AI for Sciences Track (First Edition): Call for Papers
KDD is the premier Data Science and AI conference, traditionally hosting a Research and an Applied Data Science Track (and recently a newly introduced Datasets & Benchmarks Track). The conference of 2026 will take place from August 9 to 13, 2026, in Jeju, Korea.
This year, we are introducing another new track of AI for Sciences, highlighting the increasingly important roles of AI and data-driven methods for interdisciplinary research and scientific discoveries.
KDD has two submission cycles per year. Submissions to the new AI for Sciences Track are only accepted in the Second Cycle (February 2026). Papers submitted to all other tracks during this Second Cycle are not eligible for consideration in the AI for Sciences Track. Papers rejected from other tracks in the First Cycle can be submitted only if the topics are highly related to the AI for Sciences Track.
The important dates for the KDD 2026 Second Cycle are:
- Abstract Deadline: Feb 1, 2026
- Paper Deadline: Feb 8, 2026
- Author Rebuttal Period: Apr 4-18, 2026
- Notification: May 16, 2026
- Camera-ready: TBD
All deadlines are end-of-day in the Anywhere on Earth (AoE) time zone.
Submission Site
We are using OpenReview to manage the submissions and reviewing. Submissions will not be made public on OpenReview during the reviewing period.

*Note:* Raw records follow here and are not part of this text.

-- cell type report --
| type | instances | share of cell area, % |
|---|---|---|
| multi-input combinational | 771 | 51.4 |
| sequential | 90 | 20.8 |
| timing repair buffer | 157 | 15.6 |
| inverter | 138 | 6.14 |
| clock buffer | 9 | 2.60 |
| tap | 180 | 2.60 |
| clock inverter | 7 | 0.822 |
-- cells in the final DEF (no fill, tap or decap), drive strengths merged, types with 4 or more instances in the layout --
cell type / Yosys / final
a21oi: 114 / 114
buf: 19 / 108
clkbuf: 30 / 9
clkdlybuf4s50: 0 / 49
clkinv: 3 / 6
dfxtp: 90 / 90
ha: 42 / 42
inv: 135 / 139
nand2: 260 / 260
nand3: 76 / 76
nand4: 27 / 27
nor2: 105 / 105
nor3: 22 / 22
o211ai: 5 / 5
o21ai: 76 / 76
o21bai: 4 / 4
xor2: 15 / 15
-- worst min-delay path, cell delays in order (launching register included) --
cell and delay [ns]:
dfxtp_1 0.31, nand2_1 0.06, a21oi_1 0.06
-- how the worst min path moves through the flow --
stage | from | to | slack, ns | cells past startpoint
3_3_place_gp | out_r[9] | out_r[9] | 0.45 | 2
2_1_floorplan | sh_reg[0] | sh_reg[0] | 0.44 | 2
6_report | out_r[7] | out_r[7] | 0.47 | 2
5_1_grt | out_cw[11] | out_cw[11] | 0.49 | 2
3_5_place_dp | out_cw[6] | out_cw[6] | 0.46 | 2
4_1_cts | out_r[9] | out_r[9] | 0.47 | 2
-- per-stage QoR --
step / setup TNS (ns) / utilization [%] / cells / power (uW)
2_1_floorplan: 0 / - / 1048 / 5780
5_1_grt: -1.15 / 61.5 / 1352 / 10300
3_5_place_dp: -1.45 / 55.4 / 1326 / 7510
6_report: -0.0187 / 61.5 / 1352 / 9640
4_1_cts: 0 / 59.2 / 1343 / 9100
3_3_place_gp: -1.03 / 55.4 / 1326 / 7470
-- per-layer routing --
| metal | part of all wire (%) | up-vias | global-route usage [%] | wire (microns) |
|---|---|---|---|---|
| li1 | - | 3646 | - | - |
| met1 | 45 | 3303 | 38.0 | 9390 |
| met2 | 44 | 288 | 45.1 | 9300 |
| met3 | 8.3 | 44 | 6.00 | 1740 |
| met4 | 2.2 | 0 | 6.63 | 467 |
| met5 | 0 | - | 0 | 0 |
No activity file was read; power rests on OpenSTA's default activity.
<file path="config.mk">
export PLATFORM = sky130hd
export DESIGN_NAME = sqrt_request_scheduler
export DESIGN_NICKNAME = d
export VERILOG_FILES = /design/src/rtl/sqrt_request_scheduler.sv
export SDC_FILE = /design/constraint.sdc
export NUM_CORES = 1
export LEC_CHECK = 0
export CAP_MARGIN = 20
export CORE_ASPECT_RATIO = 1.5
export CORE_MARGIN = 8
export CORE_UTILIZATION = 43
export DETAILED_ROUTE_END_ITERATION = 10
export PLACE_DENSITY = 0.79
export SLEW_MARGIN = 0
export SYNTH_ARGS = -nofsm -noshare
export SYNTH_HDL_FRONTEND = slang
export SYNTH_SLANG_ARGS = --single-unit
</file>
<file path="constraint.sdc">
create_clock -name clock -period 2.1 [get_ports clock]
set_clock_uncertainty 0.15 [all_clocks]
set_input_delay 0.42 -clock clock [delete_from_list [all_inputs] [get_ports clock]]
set_output_delay 0.42 -clock clock [all_outputs]
set_load 0.03 [all_outputs]
</file>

All listed authors must have an up-to-date OpenReview profile. Here is information on how to create an OpenReview profile. Note OpenReview’s moderation policy for newly created profiles:
- New profiles created without an institutional email will go through a moderation process that can take up to two weeks.

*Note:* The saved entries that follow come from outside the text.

**src/rtl/wb_slave_responder_if.sv**
```systemverilog
// Wishbone classic-cycle handshake between one master and the responder.
interface wb_slave_responder_if;
   logic        CYC;
   logic        STB;
   logic [31:0] ADR;
   logic        ACK;

   modport master (output CYC, output STB, output ADR, input ACK);
   modport slave  (input CYC, input STB, input ADR, output ACK);
endinterface

```
**src/rtl/wb_slave_responder.sv**
```systemverilog
// Wishbone classic slave: address-window decode, programmable wait states,
// single-cycle registered ACK, transfer counter and sticky abort flag.
module wb_slave_responder #(
   parameter int unsigned WAIT_STATES = 1,
   parameter logic [31:0] BASE_ADR    = 32'h0000_0000,
   parameter logic [31:0] ADR_MASK    = 32'hFFFF_0000,
   parameter int          CNT_W       = 16
) (
   input  logic                 CLK,
   input  logic                 RST,
   wb_slave_responder_if.slave  wb,
   output logic                 busy,
   output logic [31:0]          last_adr,
   output logic [CNT_W-1:0]     xfer_count,
   output logic                 abort_flag,
   input  logic                 clr_flags
);

   localparam logic [3:0] WS = WAIT_STATES[3:0];

   typedef enum logic [1:0] {IDLE, WAIT, RESP} state_t;

   state_t     state, state_n;
   logic [3:0] cnt, cnt_n;
   logic       ack_q, busy_q;
   logic       req, hit;
   logic       accept, done, abort;

   assign req = wb.CYC & wb.STB;
   assign hit = ((wb.ADR & ADR_MASK) == BASE_ADR);

   always_comb begin
      state_n = state;
      cnt_n   = cnt;
      accept  = 1'b0;
      done    = 1'b0;
      abort   = 1'b0;
      case (state)
         IDLE: begin
            if (req && hit) begin
               accept = 1'b1;
               if (WS == 4'd0) begin
                  state_n = RESP;
               end else begin
                  state_n = WAIT;
                  cnt_n   = WS;
               end
            end
         end
         WAIT: begin
            // Master withdrawing before ACK is an abort; ADR is not re-decoded here.
            if (!req) begin
               abort   = 1'b1;
               state_n = IDLE;
            end else if (cnt <= 4'd1) begin
               state_n = RESP;
            end else begin
               cnt_n = cnt - 4'd1;
            end
         end
         RESP: begin
            // Always return to IDLE so a held request re-arbitrates one cycle later.
            done    = 1'b1;
            state_n = IDLE;
         end
         default: state_n = IDLE;
      endcase
   end

   always_ff @(posedge CLK or negedge RST) begin
      if (!RST) begin
         state      <= IDLE;
         cnt        <= 4'd0;
         ack_q      <= 1'b0;
         busy_q     <= 1'b0;
         last_adr   <= 32'h0;
         xfer_count <= '0;
         abort_flag <= 1'b0;
      end else begin
         state  <= state_n;
         cnt    <= cnt_n;
         ack_q  <= (state_n == RESP);
         busy_q <= (state_n != IDLE);
         if (accept)
            last_adr <= wb.ADR;
         // Clear has priority over a same-cycle increment or abort.
         if (clr_flags) begin
            xfer_count <= '0;
            abort_flag <= 1'b0;
         end else begin
            if (done)
               xfer_count <= xfer_count + CNT_W'(1);
            if (abort)
               abort_flag <= 1'b1;
         end
      end
   end

   assign wb.ACK = ack_q;
   assign busy   = busy_q;

endmodule

```
**src/flat_wrapper.sv**
```systemverilog
// flat-port wrapper written by rule: the top's interface ports become plain ports
module wb_slave_responder_flat 
#(
   parameter int unsigned WAIT_STATES = 1,
   parameter logic [31:0] BASE_ADR    = 32'h0000_0000,
   parameter logic [31:0] ADR_MASK    = 32'hFFFF_0000,
   parameter int          CNT_W       = 16
)
  (CLK, RST, busy, last_adr, xfer_count, abort_flag, clr_flags, wb_CYC, wb_STB, wb_ADR, wb_ACK);
  wb_slave_responder_if wb_i ();
  input  logic CLK;
  input  logic RST;
  output logic busy;
  output logic [31:0] last_adr;
  output logic [CNT_W-1:0] xfer_count;
  output logic abort_flag;
  input  logic clr_flags;
  input wire logic [$bits(wb_i.CYC)-1:0] wb_CYC;
  input wire logic [$bits(wb_i.STB)-1:0] wb_STB;
  input wire logic [$bits(wb_i.ADR)-1:0] wb_ADR;
  output wire logic [$bits(wb_i.ACK)-1:0] wb_ACK;
  assign wb_i.CYC = wb_CYC;
  assign wb_i.STB = wb_STB;
  assign wb_i.ADR = wb_ADR;
  assign wb_ACK = wb_i.ACK;
  wb_slave_responder #(.WAIT_STATES(WAIT_STATES), .BASE_ADR(BASE_ADR), .ADR_MASK(ADR_MASK), .CNT_W(CNT_W)) u_core (.CLK(CLK), .RST(RST), .wb(wb_i), .busy(busy), .last_adr(last_adr), .xfer_count(xfer_count), .abort_flag(abort_flag), .clr_flags(clr_flags));
endmodule
```
**config.mk**
```make
export PLATFORM = sky130hd
export DESIGN_NAME = wb_slave_responder_flat
export DESIGN_NICKNAME = d
export VERILOG_FILES = /design/src/rtl/wb_slave_responder_if.sv /design/src/rtl/wb_slave_responder.sv /design/src/flat_wrapper.sv
export SDC_FILE = /design/constraint.sdc
export NUM_CORES = 1
export LEC_CHECK = 0
export ABC_AREA = 1
export BUFFER_PORTS_ARGS = -buffer_cell sky130_fd_sc_hd__buf_2
export CORE_MARGIN = 1
export CORE_UTILIZATION = 45
export CTS_CLUSTER_SIZE = 28
export DETAILED_ROUTE_END_ITERATION = 6
export PLACE_DENSITY = 0.81
export SYNTH_ARGS = -nofsm -noshare
export SYNTH_HDL_FRONTEND = slang
export SYNTH_SLANG_ARGS = --single-unit
```
**constraint.sdc**
```tcl
create_clock -name CLK -period 1.25 [get_ports CLK]
set_clock_uncertainty 0.05 [all_clocks]
set_input_delay 0.0625 -clock CLK [delete_from_list [all_inputs] [get_ports CLK]]
set_output_delay 0.0625 -clock CLK [all_outputs]
set_load 0.01 [all_outputs]
```
Word-level counts from Yosys, hierarchy flattened
Cells that the tools add are included.
W data, S select, Z words.
{"block": "word_totals", "ff_bits": 57, "in_bits": 37, "wordCells": 42}
{"block": "op_classes", "addsub": 2, "magnitude_cmp": 1, "eq_ne": 6, "n_mux": 17, "bitwise_logic": 1, "reduce_logical": 8}
{"operator": "$logic_not A32 Y1", "n": 1}
{"operator": "$mux W16", "n": 2}
{"operator": "$add A16 B1 Y16 const B", "n": 1}
{"operator": "$mux W4", "n": 3}
{"operator": "$pmux W4 S2", "n": 1}
{"operator": "$reduce_bool A2 Y1", "n": 4}
{"operator": "$mux W1", "n": 7}
{"operator": "$mux W2", "n": 3}
{"operator": "$eq A2 B2 Y1 const B", "n": 2}
{"operator": "$le A4 B1 Y1 const B", "n": 1}
{"operator": "$ne A2 B1 Y1 const B", "n": 2}
{"operator": "$pmux W2 S2", "n": 1}
{"operator": "$reduce_and A4 Y1", "n": 1}
{"operator": "$sub A4 B1 Y4 const B", "n": 1}
{"operator": "$eq A2 B1 Y1 const B", "n": 1}
{"operator": "$logic_not A2 Y1", "n": 1}
{"operator": "$ne A2 B2 Y1 const B", "n": 1}
{"operator": "$and A1 B1 Y1", "n": 1}
{"operator": "$logic_and A1 B1 Y1", "n": 1}

Logic depth before layout (Yosys ltp)
Gate-level depths: netlist of the first run.
{"block": "depth", "depth_word": 5, "depth_mapped": 9, "depth_no_buf": 8}

Worst setup path before layout of the first run
No wires, ideal clock.
{"block": "synth_timing", "kind": "register to register", "from": "register u_core.xfer_count[0]", "to": "register u_core.xfer_count[14]", "setup_time_ns": 0.119, "arrival_ns": 1.208, "slack_ns": -0.127, "path_stages_with_launch": 9, "n_path_buf": 0, "cell_sequence": "dfrtp_1 > ha_1 > inv_1 > nor2_1 > nand2_1 > nor2_1 > nand3_1 > nand2_1 > nor2_1"}
{"block": "synth_via", "elab_chain_cells": 3}
{"item": "start: declaration", "line": "wb_slave_responder.sv:14", "source": "output logic [CNT_W-1:0] xfer_count,"}
{"item": "start signal: assignment", "line": "wb_slave_responder.sv:92", "source": "xfer_count <= xfer_count + CNT_W'(1);"}
{"item": "$add A16 B1 Y16", "line": "wb_slave_responder.sv:92"}
{"item": "$mux W16", "line": "wb_slave_responder.sv:91", "source": "if (done)"}
{"item": "$mux W16", "line": "wb_slave_responder.sv:87", "source": "if (clr_flags) begin"}
No other way between the ends. The select of a mux whose other input is x is not followed.
A chain may end at the register's enable or synchronous reset.

Final worst setup path of the first run
{"block": "layout_timing", "from": "register u_core.xfer_count[1]", "to": "register u_core.xfer_count[14]"}
Same word-level chain as after synthesis.

==> out/metrics.yaml, run 1 <==
setup_path:
  slowest_delay_ps: 430
  endpoint_kind: "flop"
  crit_top_cell: "nor2_4"
  worstPathArrival_ps: 1520
  cpMaxStageDelayCell: "dfrtp_1"
  startpoint_type: "flop"
  cp_max_fo: 4
  path_cells: "ha_4, inv_4, nor2_4, nand2_2, nor2_4, nand3_1, nand2_1, nor2_1"
  crit_family: "simple AND/OR/NAND/NOR gates"
  cp.required_ps: 1430
  crit_type: "flop to flop"
  critical_path_buf_inv_count: 1
job:
  cap_violations: 0
layout:
  final_area_um2: 3859
  area_growth_pct: 51.70
  drive_gt1_frac: 0.3848
  finalNonFillerCells: 532
  nets: 495
  antenna_cells: 0
detailed_routing:
  drcViolationCount: 0
  via_per_inst: 4.765
  vias: 2535
  ant_nets: 0
  wire_per_inst_um: 12.84
  dr.pass1.iters: 4
  drt_iter0_drc: 97
  routed_wl_um: 6832
global_routing:
  grtUsageTotal: 0.2326
  grtUsageMet3: 0.06310
  grtUsageMet1: 0.2467
  grt-busiest-layer: "met2"
  gr-total-overflow: 0
  grt_pass1_vias: 2443
  grt_pass1_wl_um: 10650
  globalRouteMet2Util: 0.4133
  grt_max_degree: 58
  antenna_found_initial: 0
synth:
  yosysWarnings: 0
  yosys_register_bits: 57
  synth_compound_area_frac: 0.06198
  yosys.area.top_type_share: 0.5607
  synth_top_family_by_area: "simple AND/OR/NAND/NOR gates"
  synthMuxAreaShare: 0
  ys_types: 23
  synth.avg_cell_area_um2: 8.127
  synth.net_count: 353
  synth.area.top_cells: "dfrtp_1 56%, nand2_1 13%, inv_1 8.0%, nor2_1 6.6%, o21ai_1 3.3%"
  yosys.area_share.simple: 0.2543
  synthesis.instances: 313
  synth_xor_area_frac: 0.006886
  netlist_area_um2: 2544
  yosys.area.top_type: "dfrtp_1"
  ys_seq_area_frac: 0.5607
  synth-adder-area-share: 0.01476
timing:
  slew_viol_final: 0
  rsz0062_at_grt: "yes"
  maxSlewHeadroom: 0.7881
  clock.fmax_ghz: 0.7460
  period_needed_ps: 1340
  layout_setup_ws_ps: -90.47
  worstMarginPinSlew_ps: 317.5
  hold_ws_ps: 51.15
  hold_viol: 0
  setup_viol: 45
  fin_crit_sh: 1.072
clocking:
  clkTransAtPathRegs_ps: 70
  tritoncts: "done"
  cts.path.max_buffers: 2
  cts.sinks: 57
  root_buffer: "clkbuf_8"
  cts-buffers-inserted: 9
  insertion_delay_ps: 330
  htreeDepth: 3
floorplan:
  start_util: 0.4648
  die_w_um: 77.19
  ios: 88
  die-area_um2: 5958
  die_h_um: 77.19
  core-area_um2: 5473
  rows: 27
run_status:
  status: "complete, but fails checks"
  violations: "setup timing"
placement:
  place_congestion: 0.8503
  portBuffers: 87
  dp_cells: 489
  dp.final_hpwl_um: 3928
  place_area_um2: 3252
  dp_worst_setup_slack_ps: -106.2
power_and_ir_drop:
  p_leak_nw: 2.277
  pwr_density_cell_nw_per_um2: 955.6
  total_power_mw: 3.687
  ir_drop_v: 0.0006648
worst_hold_path:
  hp-class: "input port to flop"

- New profiles created with an institutional email will be activated automatically.
The OpenReview profile will be used to handle conflict of interest and paper matching. An incomplete OpenReview profile is sufficient ground for desk rejection.
To be considered complete, each author profile must be properly attributed with the following mandatory fields: current and past institutional affiliation (going back at least 5 years), homepage, DBLP (if there is prior publication), ORCID, Advisors and Recent Publications (if any). In addition, other fields such as Google Scholar, LinkedIn, Semantic Scholar, Advisees and Other Relations should be entered wherever applicable.
Abstracts and papers can be submitted through OpenReview at this link: KDD 2026 AI4Sciences Track February | OpenReview
Scope
The AI for Sciences Track aims to bring together researchers from AI, data sciences, and domain disciplines to advance the next generation of data-driven interdisciplinary research and scientific discovery. We focus on methods that enable interpretable and trustworthy AI systems to accelerate progress in various disciplines of science. The topics covered by this track include and are not limited to:
- AI-driven Scientific Discovery: Using machine learning and generative models to propose hypotheses and identify new laws or relationships in data.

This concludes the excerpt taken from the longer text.